- **ASSIGNED TASK**
Select from the data all lines with the word "level".

- **INFORMATION SHOWN**
# # # # #

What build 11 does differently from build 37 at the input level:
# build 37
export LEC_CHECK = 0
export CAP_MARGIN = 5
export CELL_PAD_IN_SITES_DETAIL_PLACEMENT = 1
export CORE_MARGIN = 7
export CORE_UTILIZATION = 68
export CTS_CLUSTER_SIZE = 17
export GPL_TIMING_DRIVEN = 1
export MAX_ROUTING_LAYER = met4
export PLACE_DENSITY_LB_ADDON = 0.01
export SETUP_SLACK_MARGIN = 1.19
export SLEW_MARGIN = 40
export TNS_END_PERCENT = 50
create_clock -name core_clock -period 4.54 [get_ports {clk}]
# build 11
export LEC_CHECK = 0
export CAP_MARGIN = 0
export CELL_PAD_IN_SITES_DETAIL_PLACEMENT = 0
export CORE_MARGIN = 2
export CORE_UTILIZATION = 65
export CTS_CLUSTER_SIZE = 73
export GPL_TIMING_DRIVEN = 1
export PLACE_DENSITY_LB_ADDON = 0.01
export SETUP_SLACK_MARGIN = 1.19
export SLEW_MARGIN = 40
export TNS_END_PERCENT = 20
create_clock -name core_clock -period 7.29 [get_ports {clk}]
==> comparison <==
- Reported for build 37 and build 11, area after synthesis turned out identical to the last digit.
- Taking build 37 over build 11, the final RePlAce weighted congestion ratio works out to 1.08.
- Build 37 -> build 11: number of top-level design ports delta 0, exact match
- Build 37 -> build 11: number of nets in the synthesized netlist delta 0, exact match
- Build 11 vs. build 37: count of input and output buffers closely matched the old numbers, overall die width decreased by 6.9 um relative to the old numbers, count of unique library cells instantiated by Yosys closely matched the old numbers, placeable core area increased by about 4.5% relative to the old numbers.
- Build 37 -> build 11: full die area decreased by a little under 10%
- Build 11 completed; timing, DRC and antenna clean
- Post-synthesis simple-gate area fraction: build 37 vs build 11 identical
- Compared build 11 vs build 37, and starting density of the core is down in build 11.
// minimax
module minimax(
   opt, move,
   grid, column_counts, player, sw, clk
);
input [83:0] grid;
input [20:0] column_counts;
input player;
input sw;
input clk;
output [6:0] opt;
output move;
reg [83:0] grid_copy;
reg [83:0] grid_copy_2;
reg aimoved;
reg opponentmoved;
reg [6:0] ai;
reg [6:0] opponent;
reg [2:0] index;
reg move_r;
assign move = move_r;
reg initial_score;
reg [6:0] count;  
reg [2:0] column;
reg [6:0] opt_r;
assign opt = opt_r;
wire [8:0] optscore;
reg [8:0] optscore_r;
assign optscore = optscore_r;
wire [8:0] score;
wire [8:0] curscore;
reg [8:0] curscore_r;
assign curscore = curscore_r;
score score_(
   .score (score),
   .grid (grid_copy_2), .ai (ai), .opponent (opponent), .clk (clk)
    );
always @(posedge clk)
begin
  if (player == 0 || !sw)
  begin
    count = 0;
    move_r = 0;
    optscore_r = 0;
    opt_r = 1;
	 curscore_r = 0;
  end
  else if (count == 105)
  begin
    if(curscore >= optscore && aimoved)
    begin
      opt_r = ai;
      optscore_r = curscore_r;
    end
    move_r = 1;
    count = (count + 1) % 128;
  end
  else if (count > 105)
  begin
    move_r = 0;
  end
  else if (count % 15 == 0)
  begin
    if(count == 0)
    begin
      optscore_r = 0;
    end
    else if(curscore >= optscore && aimoved)
    begin
      opt_r = ai;
      optscore_r = curscore_r;
    end
	 initial_score = 1;
    if(column_counts[(count / 15)*3 + 2-:3] < 6)
    begin
	   column = (count / 15) % 8;
      grid_copy = grid;
      grid_copy[13 - (count / 15)*2 + column_counts[(count / 15)*3 + 2-:3] * 14-:2] = 2'b10;
      aimoved = 1;
      ai = (13 - (count / 15)*2 + column_counts[(count / 15)*3 + 2-:3] * 14) % 128;
    end
    else
    begin
      grid_copy = grid;
      aimoved = 0;
      ai = 1;
		column = 0;
    end
    count = (count + 1) % 128;
  end
  else if ((count % 15) % 2 == 1)
  begin
    if(aimoved)
	   begin
      if(column_counts[(((count % 15) - 1)/2)* 3 +2-:3] < 6 && (((count % 15) - 1)/2) != column)
      begin
        grid_copy_2 = grid_copy;
        grid_copy_2[14 - (count % 15) + column_counts[(((count % 15) - 1)/2)* 3 + 2-:3] * 14-:2] = 2'b01;
        opponentmoved = 1;
  ...
make LEC_CHECK=0 CAP_MARGIN=20 CORE_MARGIN=2 CORE_UTILIZATION=58 CTS_CLUSTER_DIAMETER=238 SETUP_SLACK_MARGIN=-0.59 SLEW_MARGIN=20 TNS_END_PERCENT=5 finish   # period 8.23 ns
run.sh (not shown) runs the stock make flow with config.mk's settings and CLKGATE_MAP_FILE=.
The first run produced a layout that fails on setup timing.
## top
module top (
    input  logic clk,
    input  logic rst,
    input  logic load,
    input  logic [2:0] load_rgb,
    output logic _48b
);
    logic [5:0] pixel;
    logic load_sreg, transmit_pixel, shift;
    logic ws_out;
    logic [7:0] red_data, green_data, blue_data;
    logic [23:0] shift_reg;
    logic [23:0] div_counter;
    logic tick;
    always_ff @(posedge clk) begin
        if (rst) begin
            div_counter <= 0;
            tick <= 1'b0;
        end else if (div_counter == 24'd29_999) begin  
            div_counter <= 0;
            tick <= 1'b1;
        end else begin
            div_counter <= div_counter + 1;
            tick <= 1'b0;
        end
    end
    logic [63:0] red_grid, green_grid, blue_grid;
    localparam [63:0] RED_INIT   = 64'b11100000_00000000_00000000_00000000_00000000_00000000_00000000_00000000;  
    localparam [63:0] GREEN_INIT = 64'b00000000_00011100_00000000_00000000_00000000_00000000_00000000_00000000;  
    localparam [63:0] BLUE_INIT  = 64'b00000000_00000000_00000111_00000000_00000000_00000000_00000000_00000000;  
    game_of_life #(.INIT_GRID(RED_INIT))   u_red_gol   (.clk(clk), .rst(rst), .tick(tick), .load(load), .load_bit(load_rgb[2]), .grid_out(red_grid));
  ...
Size: roughly 5700 cells after synthesis, ~290 flip-flops, ~7 I/O pins.
make LEC_CHECK=0 ABC_AREA=1 CAP_MARGIN=20 CELL_PAD_IN_SITES_DETAIL_PLACEMENT=1 CORE_ASPECT_RATIO=1.84 CORE_MARGIN=2 CORE_UTILIZATION=54 CTS_CLUSTER_SIZE=19 GPL_ROUTABILITY_DRIVEN=1 MAX_ROUTING_LAYER=met4 PLACE_DENSITY_LB_ADDON=0.06 SETUP_SLACK_MARGIN=0.18 SLEW_MARGIN=20 TNS_END_PERCENT=30 finish   # period 2.86 ns
run.sh (not shown) runs the stock make flow with config.mk's settings and CLKGATE_MAP_FILE=.
The first run ended with an error in 5_1_grt on GRT-0232.
Design SimpleCPU, start of the top module:
module SimpleCPU(clk, rst, data_fromRAM, wrEn, addr_toRAM, data_toRAM, pCounter);
Size: ~6,600 cells after synthesis, about 90 flip-flops, roughly 43,000 sq um of cells after synthesis.
Settings: LEC_CHECK=0, ABC_AREA=1, CAP_MARGIN=40, CORE_MARGIN=2, CORE_UTILIZATION=72, CTS_CLUSTER_DIAMETER=56, CTS_CLUSTER_SIZE=21, PLACE_DENSITY=0.4, SETUP_SLACK_MARGIN=0.52, SLEW_MARGIN=20; clock period 3.6 ns.
run.sh (not shown) runs the stock make flow with config.mk's settings and CLKGATE_MAP_FILE=.
The baseline did not get past clock tree synthesis (4_1_cts) (DPL-0033).
Change:
Settings changed: ABC_AREA 1 to not set, CAP_MARGIN 40 to 20, CORE_UTILIZATION 72 to 52, CTS_CLUSTER_DIAMETER 56 to not set, CTS_CLUSTER_SIZE 21 to not set, PLACE_DENSITY 0.4 to not set, SETUP_SLACK_MARGIN 0.52 to not set.
Clock period 3.6 ns to 14.0 ns, I/O delays scaled along.
The changed run produced a layout that fails on negative setup slack.
Die size went up by 32%.
Area after synthesis drops by 4.4%.
Synthesized cell count drops by 19%.
Change:
Settings changed: ABC_AREA set to 1, CORE_MARGIN 2 to 7, CORE_UTILIZATION 52 to 40, CTS_CLUSTER_DIAMETER set to 232, CTS_CLUSTER_SIZE set to 98, PLACE_DENSITY_LB_ADDON set to 0.03, TNS_END_PERCENT set to 10.
The changed run passed the timing, design-rule and antenna checks.
Synthesized area went up by 4.6%.
Global-route usage falls by 15 points.
Critical path depth goes up by 3.
Worst hold slack gains 13 ps.
Clock power went up by 17%.
Combinational power grows by 32%.
Wire length increases by 3.7%.
Cell area came out higher by 3.9%.
Change:
Settings changed: ABC_AREA 1 to not set, CORE_MARGIN 7 to 2, CORE_UTILIZATION 40 to 66, CTS_CLUSTER_DIAMETER 232 to not set, CTS_CLUSTER_SIZE 98 to not set, PLACE_DENSITY_LB_ADDON 0.03 to not set, TNS_END_PERCENT 10 to not set.
Clock period 14.0 ns to 12.0 ns, I/O delays scaled along.
After rerunning: Now the flow never finished: it broke off in global routing (5_1_grt) on GRT-0116; die size went down by 45%; synthesized area went down by about 4.4%; synthesized cell count went down by about 19%.
Change:
Settings changed: CORE_UTILIZATION 66 to 58, SETUP_SLACK_MARGIN set to 2.3, TNS_END_PERCENT set to 20.
Clock period 12.0 ns to 14.0 ns, I/O delays scaled along.
What happened: The new run produced a clean layout. Synthesized cell count stays the same. Synthesized area is unchanged. Die size grows by 14%.
Change:
Settings changed: CELL_PAD_IN_SITES_GLOBAL_PLACEMENT set to 3, CORE_UTILIZATION 58 to 40, CTS_CLUSTER_DIAMETER set to 386, CTS_CLUSTER_SIZE set to 95, HOLD_SLACK_MARGIN set to -0.07, PLACE_DENSITY_LB_ADDON set to 0.03, SETUP_SLACK_MARGIN 2.3 to not set, TNS_END_PERCENT 20 to 40.
What happened:
- The changed run completed with no timing, DRC or antenna violations
- wire length is higher by 9.5%
- setup slack degrades by 1000 ps
- synthesized cell count does not change
- hold slack barely changes
- synthesized area stays the same

* * *

== quartz ==
SimpleCPU again, from the RTL that the note above started with.
clock: 10.7 ns
lec_check: 0
cap_margin: 5
core_margin: 2
core_utilization: 66
cts_cluster_diameter: 340
cts_cluster_size: 41
gpl_routability_driven: 1
setup_slack_margin: 2.63
slew_margin: 30
tns_end_percent: 30
quartz did not finish: a tool error stopped it during global routing.
Edits applied to the flow inputs when going from quartz to juniper:
==> flow/config.mk <==
export PLATFORM = sky130hd
export DESIGN_NAME = SimpleCPU
export DESIGN_NICKNAME = SimpleCPU
export VERILOG_FILES = /design/flow/design.v
export SDC_FILE = /design/flow/constraint.sdc
export NUM_CORES = 4
export LEC_CHECK = 0
export CAP_MARGIN = 20
export CORE_MARGIN = 2
export CORE_UTILIZATION = 61
export SETUP_SLACK_MARGIN = -0.79
export SLEW_MARGIN = 20
export TNS_END_PERCENT = 5
==> flow/constraint.sdc <==
create_clock -name core_clock -period 10.9 [get_ports {clk}]
set_input_delay 2.1800 -clock core_clock [delete_from_list [all_inputs] [get_ports {clk}]]
set_output_delay 2.1800 -clock core_clock [all_outputs]
set_load 0.01 [all_outputs]
--- outcome ---
- Although it ran to completion, juniper produced a layout that fails the final checks because of capacitance limit, slew limit, setup timing.
- Comparing quartz against juniper, there is no change at all in async set or reset register ratio after synthesis.
- Comparing quartz against juniper, there is no change at all in area fraction in xor and xnor cells.
- Synthesized net count: juniper vs quartz identical
- Post-CTS repair timing setup buffer count in juniper is 23 lower than in quartz
- There was hardly any difference in standard cell area after detailed placement between quartz and juniper.
- Floorplan core area was lower in the run labelled quartz.
- Per the comparison of juniper with quartz, die area increased by 0.0052 mm^2 relative to the old numbers; effective utilization at floorplan decreased by 5.3 points relative to the old numbers; die span in x increased by 10 um relative to the old numbers; placer congestion estimate decreased by about 6% relative to the old numbers.
- Re post-cts resize count: quartz was higher than juniper.
Relative to juniper, the following input files were edited for cedar:
-- flow/config.mk --
<<< juniper, line 10
export CORE_UTILIZATION = 61
>>> cedar, line 10
export CORE_UTILIZATION = 65
export CTS_CLUSTER_DIAMETER = 337
<<< juniper, line 13
export TNS_END_PERCENT = 5
>>> cedar, line 14
==> flow/constraint.sdc <==
create_clock -name core_clock -period 11.0 [get_ports {clk}]
set_input_delay 2.2000 -clock core_clock [delete_from_list [all_inputs] [get_ports {clk}]]
set_output_delay 2.2000 -clock core_clock [all_outputs]
set_load 0.01 [all_outputs]
### Flow results
Tool error ODB-0269 stopped cedar during global routing; no final results. Comparing cedar with juniper, the number of cells in the yosys synthesis report came out essentially unchanged. The run showing the greater placement row count is juniper. Comparing juniper and cedar, the lower area enclosed by the die boundary was measured on cedar. On number of synthesized register bits, juniper and cedar are neck and neck. Comparing cedar against juniper, there is no change at all in depth of the CTS H-tree.
Modified inputs, lagoon compared to cedar
-- flow/config.mk --
<<< cedar, line 11
export CTS_CLUSTER_DIAMETER = 337
>>> lagoon, line 11
export MAX_ROUTING_LAYER = met4
<<< cedar, line 14
>>> lagoon, line 14
export TNS_END_PERCENT = 5
==> flow/constraint.sdc <==
create_clock -name core_clock -period 10.9 [get_ports {clk}]
set_input_delay 2.1800 -clock core_clock [delete_from_list [all_inputs] [get_ports {clk}]]
set_output_delay 2.1800 -clock core_clock [all_outputs]
set_load 0.01 [all_outputs]
==> comparison <==
XOR/XNOR share of the synthesized area came out exactly the same in cedar and lagoon. No final results exist for lagoon, since it was stopped by error DRT-0255 during detailed routing. Compared with cedar, in lagoon post-synthesis chip area from yosys stayed essentially flat, post-CTS repair timing setup buffer count rose by 6, final RePlAce weighted congestion rose by 3.6%. Comparing cedar against lagoon, there is no change at all in adder-cell share of the synthesized area.

* * *

Setup of run A:
SimpleCPU again, from the RTL that the note above started with.
Design SimpleCPU, start of the top module:
module SimpleCPU(clk, rst, data_fromRAM, wrEn, addr_toRAM, data_toRAM, pCounter);
parameter SIZE = 10;
input clk, rst;
input wire [31:0] data_fromRAM;
output reg wrEn;
output reg [SIZE-1:0] addr_toRAM;
output reg [31:0] data_toRAM;
output reg [SIZE-1:0] pCounter;
reg [ 3:0] opcode, opcodeNext;
reg [13:0] operand1, operand2, operand1Next, operand2Next;
reg [SIZE-1:0]   pCounterNext;
reg [31:0] num1, num2, num1Next, num2Next;
reg [ 3:0] state, stateNext;
always @(posedge clk)begin
	state    <= stateNext;
	pCounter <= pCounterNext;
	opcode   <= opcodeNext;
	operand1 <= operand1Next;
	operand2 <= operand2Next;
	num1     <= num1Next;
	num2     <= num2Next;
end
always @*begin
	stateNext    = state;
	pCounterNext = pCounter;
	opcodeNext   = opcode;
	operand1Next = operand1;
	operand2Next = operand2;
	num1Next     = num1;
	num2Next     = num2;
	addr_toRAM   = 0;
	wrEn         = 0;
	data_toRAM   = 0;
if(rst)
	begin
	stateNext    = 0;
	pCounterNext = 0;
	opcodeNext   = 0;
	operand1Next = 0;
	operand2Next = 0;
	num1Next     = 0;
	num2Next     = 0;
	addr_toRAM   = 0;
	wrEn         = 0;
	data_toRAM   = 0;
	end
else 
	case(state)                       
		0: begin											 
			pCounterNext = pCounter;
			opcodeNext   = opcode;
			operand1Next = 0;
			operand2Next = 0;
			addr_toRAM   = pCounter;
			num2Next     = 0;
			wrEn         = 0;
			data_toRAM   = 0;
			stateNext    = 1;
		end 
		1:begin                    
			pCounterNext = pCounter;
  ...
==> flow/config.mk <==
export PLATFORM = sky130hd
export DESIGN_NAME = SimpleCPU
export DESIGN_NICKNAME = SimpleCPU
export VERILOG_FILES = /design/flow/design.v
export SDC_FILE = /design/flow/constraint.sdc
export NUM_CORES = 4
export LEC_CHECK = 0
export ABC_AREA = 1
export CAP_MARGIN = 35
export CORE_ASPECT_RATIO = 0.56
export CORE_MARGIN = 2
export CORE_UTILIZATION = 40
export CTS_CLUSTER_DIAMETER = 59
export GPL_TIMING_DRIVEN = 0
export MAX_ROUTING_LAYER = met4
export SETUP_SLACK_MARGIN = 0.4
export SLEW_MARGIN = 20
export TNS_END_PERCENT = 100
==> flow/constraint.sdc <==
create_clock -name core_clock -period 9.11 [get_ports {clk}]
set_input_delay 1.8220 -clock core_clock [delete_from_list [all_inputs] [get_ports {clk}]]
set_output_delay 1.8220 -clock core_clock [all_outputs]
set_load 0.01 [all_outputs]
Run A finished every stage; the final checks, however, were not passed, the failures being setup timing.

# # # # #

- **RESULT OF THIS TASK**
What build 11 does differently from build 37 at the input level:
- Build 37 -> build 11: number of top-level design ports delta 0, exact match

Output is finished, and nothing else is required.